## TASK OBJECTIVE
Across the entries below, determine how many lines include the word "channel". State only the resulting number.

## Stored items
==> src/common/sxs_alu_if.sv <==
/*
 * carrier between the control top and the combinational alu core.
 * assumes both ends sit in the clk_sys domain.
 */
`timescale 1ns/1ps
`default_nettype none
interface sxs_alu_if;
  logic [2:0] op;
  logic dest;
  logic [7:0] acc;
  logic [7:0] fval;
  logic [7:0] lit;
  logic [7:0] result;
  logic borrow_inv;
  logic nibble_borrow;
  logic result_null;
  logic upd_carry;
  logic upd_null;
  logic wr_acc;
  logic wr_file;
  logic op_ok;
  modport core (
    input op, dest, acc, fval, lit,
    output result, borrow_inv, nibble_borrow, result_null,
    output upd_carry, upd_null, wr_acc, wr_file, op_ok
  );
  modport ctrl (
    output op, dest, acc, fval, lit,
    input result, borrow_inv, nibble_borrow, result_null,
    input upd_carry, upd_null, wr_acc, wr_file, op_ok
  );
endinterface : sxs_alu_if
`default_nettype wire

==> src/sxs_alu_core.sv <==
/*
 * combinational alu: result, flags and write targets for one command.
 * assumes the caller commits the outputs in a single cycle.
 */
`timescale 1ns/1ps
`default_nettype none
module sxs_alu_core (
  // operands and results
  sxs_alu_if.core alu
);
  // ------------------------------------------------------------
  // helpers
  // ------------------------------------------------------------
  // {borrow_inv, nibble_borrow, diff}: flag set when no borrow
  function automatic logic [9:0] sxs_sub(input logic [7:0] a,
                                         input logic [7:0] w);
    logic [8:0] d;
    logic [4:0] n;
    d = {1'b0, a} - {1'b0, w};
    n = {1'b0, a[3:0]} - {1'b0, w[3:0]};
    return {~d[8], ~n[4], d[7:0]};
  endfunction : sxs_sub

  function automatic logic sxs_null(input logic [7:0] r);
    return (r == 8'h00);
  endfunction : sxs_null

  // ------------------------------------------------------------
  // operation select
  // ------------------------------------------------------------
  always_comb begin
    logic [9:0] s;
    s = 10'h000;
    alu.result = 8'h00;
    alu.borrow_inv = 1'b0;
    alu.nibble_borrow = 1'b0;
    alu.upd_carry = 1'b0;
    alu.upd_null = 1'b0;
    alu.wr_acc = 1'b0;
    alu.wr_file = 1'b0;
    alu.op_ok = 1'b1;
    case (alu.op)
      sxs_pkg::OP_SUB_ACC_FROM_FILE: begin
        s = sxs_sub(alu.fval, alu.acc);
        alu.result = s[7:0];
        alu.borrow_inv = s[9];
        alu.nibble_borrow = s[8];
        alu.upd_carry = 1'b1;
        alu.upd_null = 1'b1;
        alu.wr_acc = (alu.dest == sxs_pkg::DEST_ACC);
        alu.wr_file = (alu.dest != sxs_pkg::DEST_ACC);
      end
      sxs_pkg::OP_XOR_ACC_INTO_FILE: begin
        alu.result = alu.acc ^ alu.fval;
        alu.upd_null = 1'b1;
        alu.wr_acc = (alu.dest == sxs_pkg::DEST_ACC);
        alu.wr_file = (alu.dest != sxs_pkg::DEST_ACC);
      end
      sxs_pkg::OP_NIBBLE_EXCHANGE_FILE: begin
        alu.result = {alu.fval[3:0], alu.fval[7:4]};
        alu.wr_acc = (alu.dest == sxs_pkg::DEST_ACC);
        alu.wr_file = (alu.dest != sxs_pkg::DEST_ACC);
      end
      sxs_pkg::OP_XOR_LITERAL_ACC: begin
        alu.result = alu.acc ^ alu.lit;
        alu.upd_null = 1'b1;
        alu.wr_acc = 1'b1;
      end
      sxs_pkg::OP_LITERAL_MINUS_ACC: begin
        s = sxs_sub(alu.lit, alu.acc);
        alu.result = s[7:0];
        alu.borrow_inv = s[9];
        alu.nibble_borrow = s[8];
        alu.upd_carry = 1'b1;
        alu.upd_null = 1'b1;
        alu.wr_acc = 1'b1;
      end
      default: begin
        alu.op_ok = 1'b0;
      end
    endcase
  end

  assign alu.result_null = sxs_null(alu.result);
endmodule : sxs_alu_core
`default_nettype wire

==> src/sxs_file_regs.sv <==
/*
 * file register array: one write port, two asynchronous read ports.
 * assumes writes from bus and alu never fall in the same cycle.
 */
`timescale 1ns/1ps
`default_nettype none
module sxs_file_regs #(
  parameter int DEPTH = 128,
  parameter int AW = 7
) (
  // clock and reset
  input wire logic clk_sys,
  input wire logic rst,
  // write port
  input wire logic wr_en,
  input wire logic [AW-1:0] wr_addr,
  input wire logic [7:0] wr_data,
  // read ports
  input wire logic [AW-1:0] rd_a_addr,
  output logic [7:0] rd_a_data,
  input wire logic [AW-1:0] rd_b_addr,
  output logic [7:0] rd_b_data
);
  if (DEPTH != (1 << AW)) begin : g_chk
    $error("file depth must be two to the address width");
  end

  logic [7:0] mem_r [DEPTH];
  logic [7:0] mem_nxt [DEPTH];

  always_comb begin
    mem_nxt = mem_r;
    if (wr_en) begin
      mem_nxt[wr_addr] = wr_data;
    end
  end

  always_ff @(posedge clk_sys or posedge rst) begin
    if (rst) begin
      for (int i = 0; i < DEPTH; i++) begin
        mem_r[i] <= sxs_pkg::FILE_RST;
      end
    end else begin
      mem_r <= mem_nxt;
    end
  end

  assign rd_a_data = mem_r[rd_a_addr];
  assign rd_b_data = mem_r[rd_b_addr];
endmodule : sxs_file_regs
`default_nettype wire

==> src/sxs_alu_top.sv <==
/*
 * alu slice top: axi4-lite slave, accumulator, flags, command launch
 * and file register array.
 * assumes one clock, clk_sys at 200 MHz, and a well-behaved master.
 */
// What this block does
// - file-minus-accumulator subtraction, file address 0..127, updates all three flags.
// - destination bit 0 writes accumulator, 1 writes back the file register.
// - borrow flags clear when accumulator (or its low nibble) exceeds file operand.
// - accumulator xor file register, routed by destination, touches only null flag.
// - nibble exchange of a file register, routed by destination, no flags change.
// - accumulator xor 8-bit literal into accumulator, updates null flag.
// - literal minus accumulator into accumulator, same three flags and borrow sense.
`timescale 1ns/1ps
`default_nettype none
module sxs_alu_top (
  // clock and reset
  input wire logic clk_sys,
  input wire logic rst,
  // write address
  input wire logic [11:0] s_axi_awaddr,
  input wire logic [2:0] s_axi_awprot,
  input wire logic s_axi_awvalid,
  output logic s_axi_awready,
  // write data
  input wire logic [31:0] s_axi_wdata,
  input wire logic [3:0] s_axi_wstrb,
  input wire logic s_axi_wvalid,
  output logic s_axi_wready,
  // write response
  output logic [1:0] s_axi_bresp,
  output logic s_axi_bvalid,
  input wire logic s_axi_bready,
  // read address
  input wire logic [11:0] s_axi_araddr,
  input wire logic [2:0] s_axi_arprot,
  input wire logic s_axi_arvalid,
  output logic s_axi_arready,
  // read data
  output logic [31:0] s_axi_rdata,
  output logic [1:0] s_axi_rresp,
  output logic s_axi_rvalid,
  input wire logic s_axi_rready
);
  localparam int AW = sxs_pkg::ADDR_W;
  localparam int DW = sxs_pkg::DATA_W;
  localparam int FAW = sxs_pkg::FILE_AW;

  // ------------------------------------------------------------
  // helpers
  // ------------------------------------------------------------
  function automatic logic [DW-1:0] sxs_merge(input logic [DW-1:0] old,
                                              input logic [DW-1:0] nw,
                                              input logic [3:0] strb);
    logic [DW-1:0] r;
    r = old;
    for (int b = 0; b < 4; b++) begin
      if (strb[b]) begin
        r[8*b +: 8] = nw[8*b +: 8];
      end
    end
    return r;
  endfunction : sxs_merge

  function automatic logic sxs_in_file(input logic [AW-1:0] a);
    return (a >= sxs_pkg::OFF_FILE) &&
           (a < sxs_pkg::OFF_FILE + AW'(4 * sxs_pkg::FILE_DEPTH));
  endfunction : sxs_in_file

  function automatic logic [FAW-1:0] sxs_file_idx(input logic [AW-1:0] a);
    return a[FAW+1:2];
  endfunction : sxs_file_idx

  // ------------------------------------------------------------
  // state
  // ------------------------------------------------------------
  typedef enum logic {WR_IDLE, WR_RESP} sxs_wr_t;

  sxs_wr_t wst_r, wst_nxt;
  logic aw_have_r, aw_have_nxt;
  logic [AW-1:0] awaddr_r, awaddr_nxt;
  logic w_have_r, w_have_nxt;
  logic [DW-1:0] wdata_r, wdata_nxt;
  logic [3:0] wstrb_r, wstrb_nxt;
  logic [1:0] bresp_r, bresp_nxt;
  logic rvalid_r, rvalid_nxt;
  logic [DW-1:0] rdata_r, rdata_nxt;
  logic [1:0] rresp_r, rresp_nxt;
  logic [7:0] acc_r, acc_nxt;
  logic c_r, c_nxt;
  logic nb_r, nb_nxt;
  logic z_r, z_nxt;
  logic bad_r, bad_nxt;
  logic [sxs_pkg::CMD_W-1:0] cmd_r, cmd_nxt;
  logic exec_r, exec_nxt;
  logic [7:0] res_r, res_nxt;

  logic commit;
  logic fw_en;
  logic [FAW-1:0] fw_addr;
  logic [7:0] fw_data;
  logic [7:0] f_bus;
  logic [7:0] f_alu;
  logic [FAW-1:0] cmd_fadr;
  logic [DW-1:0] stat_word;

  sxs_alu_if alu ();

  // ------------------------------------------------------------
  // sub-blocks
  // ------------------------------------------------------------
  sxs_alu_core u_core (
    .alu(alu.core)
  );

  sxs_file_regs #(
    .DEPTH(sxs_pkg::FILE_DEPTH),
    .AW(FAW)
  ) u_file (
    .clk_sys(clk_sys),
    .rst(rst),
    .wr_en(fw_en),
    .wr_addr(fw_addr),
    .wr_data(fw_data),
    .rd_a_addr(sxs_file_idx(s_axi_araddr)),
    .rd_a_data(f_bus),
    .rd_b_addr(cmd_fadr),
    .rd_b_data(f_alu)
  );

  // ------------------------------------------------------------
  // operand routing
  // ------------------------------------------------------------
  // file address is 7 bits, so the full 0..127 range is reachable
  assign cmd_fadr = cmd_r[sxs_pkg::CMD_FADR_LSB +: FAW];
  assign alu.op = cmd_r[sxs_pkg::CMD_OP_LSB +: sxs_pkg::CMD_OP_W];
  assign alu.dest = cmd_r[sxs_pkg::CMD_DEST_BIT];
  assign alu.lit = cmd_r[sxs_pkg::CMD_LIT_LSB +: 8];
  assign alu.acc = acc_r;
  assign alu.fval = f_alu;

  assign stat_word = DW'({bad_r, exec_r, z_r, nb_r, c_r});

  // ------------------------------------------------------------
  // bus handshakes
  // ------------------------------------------------------------
  assign s_axi_awready = ~aw_have_r;
  assign s_axi_wready = ~w_have_r;
  assign s_axi_arready = ~rvalid_r;
  assign s_axi_bvalid = (wst_r == WR_RESP);
  assign s_axi_bresp = bresp_r;
  assign s_axi_rvalid = rvalid_r;
  assign s_axi_rdata = rdata_r;
  assign s_axi_rresp = rresp_r;

  assign commit = aw_have_r & w_have_r & (wst_r == WR_IDLE);

  // ------------------------------------------------------------
  // write channel and register updates
  // ------------------------------------------------------------
  // the alu commits one cycle after a command write; the next bus
  // write cannot commit before that, so the file port never clashes
  always_comb begin
    logic [DW-1:0] wv, cv;
    wv = sxs_merge({DW{1'b0}}, wdata_r, wstrb_r);
    cv = sxs_merge(DW'(cmd_r), wdata_r, wstrb_r);
    wst_nxt = wst_r;
    aw_have_nxt = aw_have_r;
    awaddr_nxt = awaddr_r;
    w_have_nxt = w_have_r;
    wdata_nxt = wdata_r;
    wstrb_nxt = wstrb_r;
    bresp_nxt = bresp_r;
    acc_nxt = acc_r;
    c_nxt = c_r;
    nb_nxt = nb_r;
    z_nxt = z_r;
    bad_nxt = bad_r;
    cmd_nxt = cmd_r;
    exec_nxt = 1'b0;
    res_nxt = res_r;
    fw_en = 1'b0;
    fw_addr = cmd_fadr;
    fw_data = alu.result;
    if (s_axi_awvalid && !aw_have_r) begin
      aw_have_nxt = 1'b1;
      awaddr_nxt = s_axi_awaddr;
    end
    if (s_axi_wvalid && !w_have_r) begin
      w_have_nxt = 1'b1;
      wdata_nxt = s_axi_wdata;
      wstrb_nxt = s_axi_wstrb;
    end
    if (exec_r) begin
      bad_nxt = ~alu.op_ok;
      res_nxt = alu.op_ok ? alu.result : res_r;
      if (alu.wr_acc) begin
        acc_nxt = alu.result;
      end
      if (alu.wr_file) begin
        fw_en = 1'b1;
      end
      if (alu.upd_carry) begin
        c_nxt = alu.borrow_inv;
        nb_nxt = alu.nibble_borrow;
      end
      if (alu.upd_null) begin
        z_nxt = alu.result_null;
      end
    end
    if (commit) begin
      aw_have_nxt = 1'b0;
      w_have_nxt = 1'b0;
      wst_nxt = WR_RESP;
      bresp_nxt = sxs_pkg::RESP_OKAY;
      if (awaddr_r == sxs_pkg::OFF_CMD) begin
        cmd_nxt = cv[sxs_pkg::CMD_W-1:0];
        exec_nxt = 1'b1;
      end else if (awaddr_r == sxs_pkg::OFF_ACC) begin
        if (wstrb_r[0]) begin
          acc_nxt = wv[7:0];
        end
      end else if (awaddr_r == sxs_pkg::OFF_STAT) begin
        if (wstrb_r[0]) begin
          c_nxt = wv[sxs_pkg::ST_BORROW_INV];
          nb_nxt = wv[sxs_pkg::ST_NIBBLE_BORROW];
          z_nxt = wv[sxs_pkg::ST_RESULT_NULL];
        end
      end else if (awaddr_r == sxs_pkg::OFF_RES) begin
        bresp_nxt = sxs_pkg::RESP_OKAY;
      end else if (sxs_in_file(awaddr_r)) begin
        fw_en = wstrb_r[0];
        fw_addr = sxs_file_idx(awaddr_r);
        fw_data = wv[7:0];
      end else begin
        bresp_nxt = sxs_pkg::RESP_SLVERR;
      end
    end
    if ((wst_r == WR_RESP) && s_axi_bready) begin
      wst_nxt = WR_IDLE;
    end
  end

  // ------------------------------------------------------------
  // read channel
  // ------------------------------------------------------------
  always_comb begin
    rvalid_nxt = rvalid_r;
    rdata_nxt = rdata_r;
    rresp_nxt = rresp_r;
    if (rvalid_r && s_axi_rready) begin
      rvalid_nxt = 1'b0;
    end
    if (s_axi_arvalid && !rvalid_r) begin
      rvalid_nxt = 1'b1;
      rresp_nxt = sxs_pkg::RESP_OKAY;
      rdata_nxt = {DW{1'b0}};
      if (s_axi_araddr == sxs_pkg::OFF_CMD) begin
        rdata_nxt = DW'(cmd_r);
      end else if (s_axi_araddr == sxs_pkg::OFF_ACC) begin
        rdata_nxt = DW'(acc_r);
      end else if (s_axi_araddr == sxs_pkg::OFF_STAT) begin
        rdata_nxt = stat_word;
      end else if (s_axi_araddr == sxs_pkg::OFF_RES) begin
        rdata_nxt = DW'(res_r);
      end else if (sxs_in_file(s_axi_araddr)) begin
        rdata_nxt = DW'(f_bus);
      end else begin
        rresp_nxt = sxs_pkg::RESP_SLVERR;
      end
    end
  end

  // ------------------------------------------------------------
  // registers
  // ------------------------------------------------------------
  always_ff @(posedge clk_sys or posedge rst) begin
    if (rst) begin
      wst_r <= WR_IDLE;
      aw_have_r <= 1'b0;
      awaddr_r <= '0;
      w_have_r <= 1'b0;
      wdata_r <= '0;
      wstrb_r <= 4'h0;
      bresp_r <= sxs_pkg::RESP_OKAY;
      rvalid_r <= 1'b0;
      rdata_r <= '0;
      rresp_r <= sxs_pkg::RESP_OKAY;
      acc_r <= sxs_pkg::ACC_RST;
      c_r <= sxs_pkg::FLAG_RST;
      nb_r <= sxs_pkg::FLAG_RST;
      z_r <= sxs_pkg::FLAG_RST;
      bad_r <= 1'b0;
      cmd_r <= sxs_pkg::CMD_RST;
      exec_r <= 1'b0;
      res_r <= 8'h00;
    end else begin
      wst_r <= wst_nxt;
      aw_have_r <= aw_have_nxt;
      awaddr_r <= awaddr_nxt;
      w_have_r <= w_have_nxt;
      wdata_r <= wdata_nxt;
      wstrb_r <= wstrb_nxt;
      bresp_r <= bresp_nxt;
      rvalid_r <= rvalid_nxt;
      rdata_r <= rdata_nxt;
      rresp_r <= rresp_nxt;
      acc_r <= acc_nxt;
      c_r <= c_nxt;
      nb_r <= nb_nxt;
      z_r <= z_nxt;
      bad_r <= bad_nxt;
      cmd_r <= cmd_nxt;
      exec_r <= exec_nxt;
      res_r <= res_nxt;
    end
  end
endmodule : sxs_alu_top
`default_nettype wire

## TASK RESPONSE
2